Sully was born Susan Deloria, but took the moniker Mary after her mother, and added the surname Sully after her great-grandfather, the portrait painter Thomas Sully. Altogether, the Deloria family found 134 of the drawings she called
“personality prints.” Each depicts a celebrity of her day, like Babe Ruth, Amelia Earhart, and Fred Astaire, or an idea, like Husbands in the USA and Gossip. When the Ford Foundation Gallery wanted to include a work by Sully in its show Reverberations earlier this year, they called up the Mary Sully Foundation and were thrilled to discover she had done a piece based on Henry Ford.
According to the foundation, Alice Walton has also shown interest in buying Sully’s works based on figures in medical history—perhaps Clara Barton or Florence Nightingale—to display at her eponymous medical school near Crystal Bridges.

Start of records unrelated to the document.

## src/sv/cpn_pkg.sv

```systemverilog
// Shared constants and types for the complex phase normalizer.
`default_nettype none
package cpn_pkg;

    localparam int SAMPLE_WIDTH_DEF = 16;
    localparam int FRAC_BITS        = 14;
    localparam int Q_BITS           = FRAC_BITS + 1;       // result magnitude 0..2^FRAC_BITS
    localparam int OUT_WIDTH        = 16;
    localparam int TARGET_SHIFT     = 2 * FRAC_BITS + 2;   // (2q-1)^2 s <= a^2 << 30
    localparam int PREP_STAGES      = 3;
    localparam int PIPE_STAGES      = PREP_STAGES + Q_BITS + 1;

    typedef struct packed {
        logic last;
        logic zero;
        logic neg_im;
        logic neg_re;
    } cpn_flags_t;

endpackage
`default_nettype wire

```

## src/sv/cpn_prep.sv

```systemverilog
// Front end: absolute values, squares, magnitude sum and search seeds.
`default_nettype none
module cpn_prep
    import cpn_pkg::*;
#(
    parameter  int SAMPLE_WIDTH = SAMPLE_WIDTH_DEF,
    localparam int SW           = 2 * SAMPLE_WIDTH,
    localparam int RW           = SW + TARGET_SHIFT + 2
) (
    input  wire logic                           aclk,
    input  wire logic [PREP_STAGES-1:0]         en,
    input  wire logic signed [SAMPLE_WIDTH-1:0] re_in,
    input  wire logic signed [SAMPLE_WIDTH-1:0] im_in,
    input  wire logic                           last_in,
    output logic [SW-1:0]                       s_out,
    output logic signed [RW-1:0]                r_out [2],
    output logic signed [RW-1:0]                p_out [2],
    output cpn_flags_t                          flags_out
);

    logic [SAMPLE_WIDTH-1:0] abs_re_reg, abs_im_reg;
    logic [SAMPLE_WIDTH-1:0] abs_re_next, abs_im_next;
    cpn_flags_t              flags_a_reg, flags_a_next;
    logic [SW-1:0]           sq_re_reg, sq_im_reg;
    cpn_flags_t              flags_b_reg;
    logic [SW-1:0]           s_sum;
    logic signed [RW-1:0]    s_ext;
    logic [SW-1:0]           s_reg;
    logic signed [RW-1:0]    r_re_reg, r_im_reg, p_reg;
    logic signed [RW-1:0]    r_re_next, r_im_next;
    cpn_flags_t              flags_c_reg, flags_c_next;

    // stage A: magnitudes, most negative value maps to 2^(W-1) unsigned
    always_comb begin
        abs_re_next         = re_in[SAMPLE_WIDTH-1] ? SAMPLE_WIDTH'(~re_in + 1'b1) : re_in;
        abs_im_next         = im_in[SAMPLE_WIDTH-1] ? SAMPLE_WIDTH'(~im_in + 1'b1) : im_in;
        flags_a_next.neg_re = re_in[SAMPLE_WIDTH-1];
        flags_a_next.neg_im = im_in[SAMPLE_WIDTH-1];
        flags_a_next.zero   = 1'b0;
        flags_a_next.last   = last_in;
    end

    always_ff @(posedge aclk) begin
        if (en[0]) begin
            abs_re_reg  <= abs_re_next;
            abs_im_reg  <= abs_im_next;
            flags_a_reg <= flags_a_next;
        end
    end

    // stage B: squares
    always_ff @(posedge aclk) begin
        if (en[1]) begin
            sq_re_reg   <= abs_re_reg * abs_re_reg;
            sq_im_reg   <= abs_im_reg * abs_im_reg;
            flags_b_reg <= flags_a_reg;
        end
    end

    // stage C: s = re^2 + im^2, residual seeded with u = -1
    always_comb begin
        s_sum     = sq_re_reg + sq_im_reg;
        s_ext     = $signed({{(RW - SW){1'b0}}, s_sum});
        r_re_next = $signed({{(RW - SW){1'b0}}, sq_re_reg} << TARGET_SHIFT) - s_ext;
        r_im_next = $signed({{(RW - SW){1'b0}}, sq_im_reg} << TARGET_SHIFT) - s_ext;
        flags_c_next      = flags_b_reg;
        flags_c_next.zero = (s_sum == '0);
    end

    always_ff @(posedge aclk) begin
        if (en[2]) begin
            s_reg       <= s_sum;
            r_re_reg    <= r_re_next;
            r_im_reg    <= r_im_next;
            p_reg       <= -s_ext;
            flags_c_reg <= flags_c_next;
        end
    end

    assign s_out     = s_reg;
    assign r_out[0]  = r_re_reg;
    assign r_out[1]  = r_im_reg;
    assign p_out[0]  = p_reg;
    assign p_out[1]  = p_reg;
    assign flags_out = flags_c_reg;

endmodule
`default_nettype wire

```
===== config.mk =====
export PLATFORM = sky130hd
export DESIGN_NAME = fixed_point_natural_log_core
export DESIGN_NICKNAME = d
export VERILOG_FILES = /design/src/design/fplog_pkg.sv /design/src/design/fplog_lod_norm.sv /design/src/design/fplog_interp.sv /design/src/design/fplog_scale.sv /design/src/design/fixed_point_natural_log_core.sv
export SDC_FILE = /design/constraint.sdc
export NUM_CORES = 2
export LEC_CHECK = 0
export BUFFER_PORTS_ARGS = -buffer_cell sky130_fd_sc_hd__buf_2
export CORE_ASPECT_RATIO = 1.2
export CORE_UTILIZATION = 35
export CTS_BUF_LIST = sky130_fd_sc_hd__clkbuf_4 sky130_fd_sc_hd__clkbuf_8
export DETAILED_ROUTE_END_ITERATION = 10
export PLACE_DENSITY_LB_ADDON = 0.3
export RECOVER_POWER = 25
export REMOVE_ABC_BUFFERS = 1
export SLEW_MARGIN = 10
export SYNTH_ARGS = -nofsm -noshare
export SYNTH_HDL_FRONTEND = slang
export SYNTH_SLANG_ARGS = --single-unit

===== constraint.sdc =====
create_clock -name clk_i -period 13.16 [get_ports clk_i]
set_input_delay 1.316 -clock clk_i [delete_from_list [all_inputs] [get_ports clk_i]]
set_output_delay 1.316 -clock clk_i [all_outputs]
set_load 0.05 [all_outputs]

Each of Sully’s works followed a vertical format of three horizontal panels atop one another—the widest 19 inches, the tallest about 13 inches. The top panel is the most representational; the middle panel
abstracts the forms and colors of the top panel into modernist geometric patterns; and the bottom panel derives from patterns found in Native art forms like quilting and beadwork. They were all executed between the 1920s and 1940s on Sully’s long drives back and forth between New York, where she lived with her anthropologist sister, and their home state of South Dakota.
Philip Deloria’s wife, Peggy Burns, who established the Mary Sully Foundation, told me that she has
heard from a half-dozen gallerists interested in representing Sully’s works. Instead of pursuing a traditional commercial model, however, the foundation has been selling works at $250,000 a pop to museums like the Whitney and the Toledo Museum of Art. (Several more sales to institutions, some overseas, are nearing completion.) That income has supported the foundation’s work of promoting Sully’s legacy, as well as scholarships and grants for emerging Native artists.
In addition to the show
on display in Minneapolis, about 10 of Sully’s works will be on view at the ICA Boston, in October, as part of the show An Indigenous Present, co-curated by the artist Jeffrey Gibson. Her drawings will open the exhibition alongside works by Ojibwe painter George Morrison. The ICA describes the artists as “two important forebearers in the development of contemporary Indigenous art.”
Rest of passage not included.